[Stored data]

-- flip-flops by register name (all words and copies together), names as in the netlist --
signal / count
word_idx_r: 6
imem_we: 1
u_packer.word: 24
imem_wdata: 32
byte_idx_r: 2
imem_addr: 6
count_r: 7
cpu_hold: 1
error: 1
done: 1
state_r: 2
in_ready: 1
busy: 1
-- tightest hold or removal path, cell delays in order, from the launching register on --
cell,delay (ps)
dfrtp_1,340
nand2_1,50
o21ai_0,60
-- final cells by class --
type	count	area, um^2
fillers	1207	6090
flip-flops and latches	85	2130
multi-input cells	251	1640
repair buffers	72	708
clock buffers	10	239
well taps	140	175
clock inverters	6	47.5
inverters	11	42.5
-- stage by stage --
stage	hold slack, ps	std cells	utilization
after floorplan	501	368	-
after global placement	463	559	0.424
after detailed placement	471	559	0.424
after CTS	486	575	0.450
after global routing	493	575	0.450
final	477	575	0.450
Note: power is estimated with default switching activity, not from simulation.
--- config.mk ---
export PLATFORM = sky130hd
export DESIGN_NAME = mplier_seq
export DESIGN_NICKNAME = d
export VERILOG_FILES = /design/src/rtl/mplier_pkg.sv /design/src/rtl/mplier_booth_pp.sv /design/src/rtl/mplier_seq.sv
export SDC_FILE = /design/constraint.sdc
export NUM_CORES = 1
export LEC_CHECK = 0
export CORE_ASPECT_RATIO = 1.1
export CORE_MARGIN = 2
export CORE_UTILIZATION = 40
export DETAILED_ROUTE_END_ITERATION = 16
export GPL_TIMING_DRIVEN = 0
export SYNTH_ARGS = -nofsm -noshare
export SYNTH_HDL_FRONTEND = slang
export SYNTH_SLANG_ARGS = --single-unit
--- constraint.sdc ---
create_clock -name clk -period 9 [get_ports clk]
set_clock_uncertainty 0.15 [all_clocks]
set_input_delay 1.8 -clock clk [delete_from_list [all_inputs] [get_ports clk]]
set_output_delay 1.8 -clock clk [all_outputs]
set_load 0.03 [all_outputs]
--- src/rtl/mplier_pkg.sv ---
// Shared types and helpers for the sequential radix-4 Booth multiplier.
package mplier_pkg;

  typedef enum logic [1:0] {
    IDLE = 2'd0,
    BUSY = 2'd1,
    DONE = 2'd2
  } state_t;

  // One radix-4 Booth digit: value is (neg ? -1 : +1) * (two ? 2 : 1) * A, or 0.
  typedef struct packed {
    logic neg;
    logic two;
    logic zero;
  } booth_digit_t;

  function automatic booth_digit_t booth_decode(input logic [2:0] bits);
    booth_digit_t d;
    d.zero = (bits == 3'b000) || (bits == 3'b111);
    d.two  = (bits == 3'b011) || (bits == 3'b100);
    d.neg  = bits[2] && !d.zero;
    return d;
  endfunction

  function automatic int mplier_iters(input int width);
    return width / 2 + 1;
  endfunction

  function automatic int mplier_cnt_w(input int width);
    return $clog2(mplier_iters(width) + 1);
  endfunction

endpackage

--- src/rtl/mplier_booth_pp.sv ---
// Radix-4 Booth partial-product generator: digit * A, sign-extended and
// shifted to weight 4^idx within the accumulator width.
module mplier_booth_pp
  import mplier_pkg::*;
#(
  parameter int WIDTH = 8,
  parameter int CW    = mplier_cnt_w(WIDTH)
) (
  input  logic [WIDTH+1:0]     a_ext,
  input  booth_digit_t         digit,
  input  logic [CW-1:0]        idx,
  output logic [2*WIDTH+3:0]   pp
);

  localparam int EW = WIDTH + 2;
  localparam int AW = 2 * WIDTH + 4;

  logic [EW:0]   mag;
  logic [AW-1:0] mag_ext;
  logic [AW-1:0] val;

  always_comb begin
    mag     = digit.two ? {a_ext, 1'b0} : {a_ext[EW-1], a_ext};
    mag_ext = {{(AW-EW-1){mag[EW]}}, mag};
    if (digit.zero) begin
      val = '0;
    end else if (digit.neg) begin
      val = -mag_ext;
    end else begin
      val = mag_ext;
    end
    pp = val << {idx, 1'b0};
  end

endmodule

--- src/rtl/mplier_seq.sv ---
// Sequential radix-4 Booth multiplier, WIDTH x WIDTH -> 2*WIDTH, signed or unsigned per op.
// Optional MPLIER_SEQ_EARLY_EXIT_EN: finish as soon as the remaining Booth digits are all zero.
module mplier_seq
  import mplier_pkg::*;
#(
  parameter int WIDTH = 8
) (
  input  logic                 clk,
  input  logic                 rst_n,
  input  logic                 in_valid,
  output logic                 in_ready,
  input  logic                 in_signed,
  input  logic [WIDTH-1:0]     a,
  input  logic [WIDTH-1:0]     b,
  output logic                 out_valid,
  input  logic                 out_ready,
  output logic [2*WIDTH-1:0]   product
);

  localparam int N  = mplier_iters(WIDTH);
  localparam int EW = WIDTH + 2;
  localparam int AW = 2 * WIDTH + 4;
  localparam int CW = mplier_cnt_w(WIDTH);
  localparam int MW = EW + 1;

  state_t         state;
  state_t         state_next;
  logic [EW-1:0]  a_ext;
  logic [MW-1:0]  mreg;
  logic [MW-1:0]  mreg_shift;
  logic [AW-1:0]  acc;
  logic [AW-1:0]  pp;
  logic [CW-1:0]  cnt;
  logic           last_iter;
  logic           early_exit;
  booth_digit_t   digit;

  // mreg holds {extended b, b[-1]}; its low three bits are always the current Booth window.
  assign digit      = booth_decode(mreg[2:0]);
  assign mreg_shift = {{2{mreg[MW-1]}}, mreg[MW-1:2]};
  assign last_iter  = (cnt == CW'(N - 1));

`ifdef MPLIER_SEQ_EARLY_EXIT_EN
  // Arithmetic shift replicates the top bit, so all-equal bits mean every later digit is zero.
  assign early_exit = (mreg_shift == '0) || (&mreg_shift);
`else
  assign early_exit = 1'b0;
`endif

  mplier_booth_pp #(
    .WIDTH (WIDTH),
    .CW    (CW)
  ) u_pp (
    .a_ext (a_ext),
    .digit (digit),
    .idx   (cnt),
    .pp    (pp)
  );

  always_ff @(posedge clk or negedge rst_n) begin
    if (!rst_n) begin
      state <= IDLE;
    end else begin
      state <= state_next;
    end
  end

  always_comb begin
    state_next = state;
    case (state)
      IDLE: if (in_valid) state_next = BUSY;
      BUSY: if (last_iter || early_exit) state_next = DONE;
      DONE: if (out_ready) state_next = IDLE;
      default: state_next = IDLE;
    endcase
  end

  always_ff @(posedge clk or negedge rst_n) begin
    if (!rst_n) begin
      a_ext <= '0;
      mreg  <= '0;
      acc   <= '0;
      cnt   <= '0;
    end else begin
      case (state)
        IDLE: begin
          if (in_valid) begin
            a_ext <= {{2{in_signed & a[WIDTH-1]}}, a};
            mreg  <= {{2{in_signed & b[WIDTH-1]}}, b, 1'b0};
            acc   <= '0;
            cnt   <= '0;
          end
        end
        BUSY: begin
          acc  <= acc + pp;
          mreg <= mreg_shift;
          cnt  <= cnt + CW'(1);
        end
        default: begin
        end
      endcase
    end
  end

  assign in_ready  = (state == IDLE);
  assign out_valid = (state == DONE);
  assign product   = acc[2*WIDTH-1:0];

endmodule
==> config.mk <==
export PLATFORM = sky130hd
export DESIGN_NAME = id_ex_stage
export DESIGN_NICKNAME = d
export VERILOG_FILES = /design/src/rtl/id_ex_stage.sv
export SDC_FILE = /design/constraint.sdc
export NUM_CORES = 1
export LEC_CHECK = 0
export BUFFER_PORTS_ARGS = -buffer_cell sky130_fd_sc_hd__buf_2
export CAP_MARGIN = 20
export CORE_ASPECT_RATIO = 0.5
export CORE_MARGIN = 5
export CORE_UTILIZATION = 30
export DETAILED_ROUTE_END_ITERATION = 6
export PLACE_DENSITY = 0.66
export SYNTH_ARGS = -nofsm -noshare
export SYNTH_HDL_FRONTEND = slang
export SYNTH_SLANG_ARGS = --single-unit
export TNS_END_PERCENT = 100
==> constraint.sdc <==
create_clock -name clk -period 3.95 [get_ports clk]
set_input_delay 0.1975 -clock clk [delete_from_list [all_inputs] [get_ports clk]]
set_output_delay 0.1975 -clock clk [all_outputs]
set_load 0.02 [all_outputs]
--- config.mk ---
export PLATFORM = sky130hd
export DESIGN_NAME = ppu_tx_fifo
export DESIGN_NICKNAME = d
export VERILOG_FILES = /design/src/rtl/ppu_tx_fifo.sv
export SDC_FILE = /design/constraint.sdc
export NUM_CORES = 1
export LEC_CHECK = 0
export CORE_MARGIN = 5
export CORE_UTILIZATION = 39
export DETAILED_ROUTE_END_ITERATION = 10
export GPL_TIMING_DRIVEN = 0
export PLACE_DENSITY_LB_ADDON = 0.08
export SLEW_MARGIN = 25
export SYNTH_ARGS = -nofsm -noshare
export SYNTH_HDL_FRONTEND = slang
export SYNTH_SLANG_ARGS = --single-unit
--- constraint.sdc ---
create_clock -name clk -period 9.2 [get_ports clk]
set_clock_uncertainty 0.1 [all_clocks]
set_input_delay 2.3 -clock clk [delete_from_list [all_inputs] [get_ports clk]]
set_output_delay 2.3 -clock clk [all_outputs]
set_load 0.05 [all_outputs]
--- src/rtl/ppu_tx_fifo.sv ---
// Circular FIFO between the core's PPU send path and the PPU, using a valid/ready handshake.
// Sticky overflow records any send dropped while the FIFO was full.
module ppu_tx_fifo #(
    parameter int DEPTH     = 16,
    parameter int AF_THRESH = 14
) (
    input  logic                     clk,
    input  logic                     rst,
    input  logic                     ppu_send,
    input  logic [31:0]              interface_data,
    input  logic                     ppu_ready,
    input  logic                     ovf_clr,
    output logic                     ppu_valid,
    output logic [31:0]              ppu_data,
    output logic                     full,
    output logic                     almost_full,
    output logic                     overflow,
    output logic [$clog2(DEPTH):0]   count
);

    localparam int AW = $clog2(DEPTH);
    localparam int CW = AW + 1;

    logic [31:0]   mem [DEPTH];
    logic [AW-1:0] wr_ptr;
    logic [AW-1:0] rd_ptr;
    logic          push;
    logic          pop;
    logic          drop;

    always_comb begin
        ppu_valid   = (count != '0);
        full        = (count == CW'(DEPTH));
        almost_full = (count >= CW'(AF_THRESH));
        pop         = ppu_valid & ppu_ready;
        push        = ppu_send & (~full | pop);
        drop        = ppu_send & full & ~pop;
        ppu_data    = ppu_valid ? mem[rd_ptr] : '0;
    end

    // Storage is intentionally left out of reset.
    always_ff @(posedge clk) begin
        if (push) begin
            mem[wr_ptr] <= interface_data;
        end
    end

    always_ff @(posedge clk) begin
        if (rst) begin
            wr_ptr   <= '0;
            rd_ptr   <= '0;
            count    <= '0;
            overflow <= 1'b0;
        end else begin
            if (push) begin
                wr_ptr <= wr_ptr + AW'(1);
            end
            if (pop) begin
                rd_ptr <= rd_ptr + AW'(1);
            end
            case ({push, pop})
                2'b10:   count <= count + CW'(1);
                2'b01:   count <= count - CW'(1);
                default: count <= count;
            endcase
            // A drop in the same cycle as a clear keeps the flag set.
            if (drop) begin
                overflow <= 1'b1;
            end else if (ovf_clr) begin
                overflow <= 1'b0;
            end
        end
    end

endmodule

# ---- Word-level counts from Yosys, hierarchy flattened
# Memory sizes are Yosys's and may differ from the RTL's. A register that Yosys moved wholly into a read port is not among the register bits.
# Cells that the tools add are included.
dict set report word_totals {
  register_bits 14
  ram_bits 512
  inputBits 37
  n_memories 1
}
dict set report classes {
  addsub 4
  order_cmp 1
  eq_ne 3
  n_mux 8
  n_bitwise 7
  n_reduce_logical 3
}
# memory words width rd rd_ports_with_merged_regs write_ports line_no
set memory_table {}
lappend memory_table {mem 16 32 1 1 1 24} ;# logic [31:0] mem [DEPTH];
# cell n
set op_table {}
lappend op_table {{32-bit two-way mux} 1}
lappend op_table {{5-bit one-hot mux with 2 select lines} 1}
lappend op_table {{4-bit by 1-bit adder with 4-bit output (second input constant)} 2}
lappend op_table {{4-bit two-way mux} 2}
lappend op_table {{5-bit by 1-bit adder with 5-bit output (second input constant)} 1}
lappend op_table {{5-bit == test (second input constant)} 1}
lappend op_table {{5-bit by 4-bit >= comparator with 1-bit output (second input constant)} 1}
lappend op_table {{5-bit nonzero test} 1}
lappend op_table {{5-bit by 1-bit subtractor with 5-bit output (second input constant)} 1}
lappend op_table {{1-bit AND} 4}
lappend op_table {{1-bit two-way mux} 4}
lappend op_table {{2-bit nonzero test} 2}
lappend op_table {{2-bit by 1-bit == test with 1-bit output (second input constant)} 1}
lappend op_table {{2-bit == test (second input constant)} 1}
lappend op_table {{1-bit NOT} 2}
lappend op_table {{1-bit bitwise OR} 1}

# ---- Logic depth before layout (Yosys ltp)
# Gate-level depths: netlist of the first run.
dict set report logic_depth {
  word_depth 6
  mapped_depth 9
  depth_no_buf 8
}

# ---- Worst setup path after synthesis of the first run
# No wires, ideal clock.
dict set report synth_path {
  path_type {input-to-reg}
  startpoint {in ppu_ready}
  endpoint {mem mem[0][0] (enable)}
  setup_time_ns 0.461
  t_arrival_ns 4.867
  required_time_ns 8.639
  setup_slack_ns 3.771
  path_stages 4
  n_path_buf 1
  path_cell_list {o31a_1 buf_6 nand2_1 nor3_1}
}
dict set report synth_via {
  elab_chain_cells 5
}
# item line_no
set synth_rtl {}
lappend synth_rtl {{start: declaration} 11} ;# input logic ppu_ready,
lappend synth_rtl {{1-bit AND} 35} ;# pop = ppu_valid & ppu_ready;
lappend synth_rtl {{1-bit bitwise OR} 36} ;# push = ppu_send & (~full | pop);
lappend synth_rtl {{1-bit AND} 36}
lappend synth_rtl {{1-bit two-way mux} 43} ;# if (push) begin
lappend synth_rtl {{1-bit two-way mux (not written as such)} 44} ;# mem[wr_ptr] <= interface_data;
lappend synth_rtl {{end: declaration} 24}
# Every way passes these cells.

• [What is being asked]: Look through the data and show every line containing "Yosys".

• [Reply]:
# ---- Word-level counts from Yosys, hierarchy flattened
# Memory sizes are Yosys's and may differ from the RTL's. A register that Yosys moved wholly into a read port is not among the register bits.
# ---- Logic depth before layout (Yosys ltp)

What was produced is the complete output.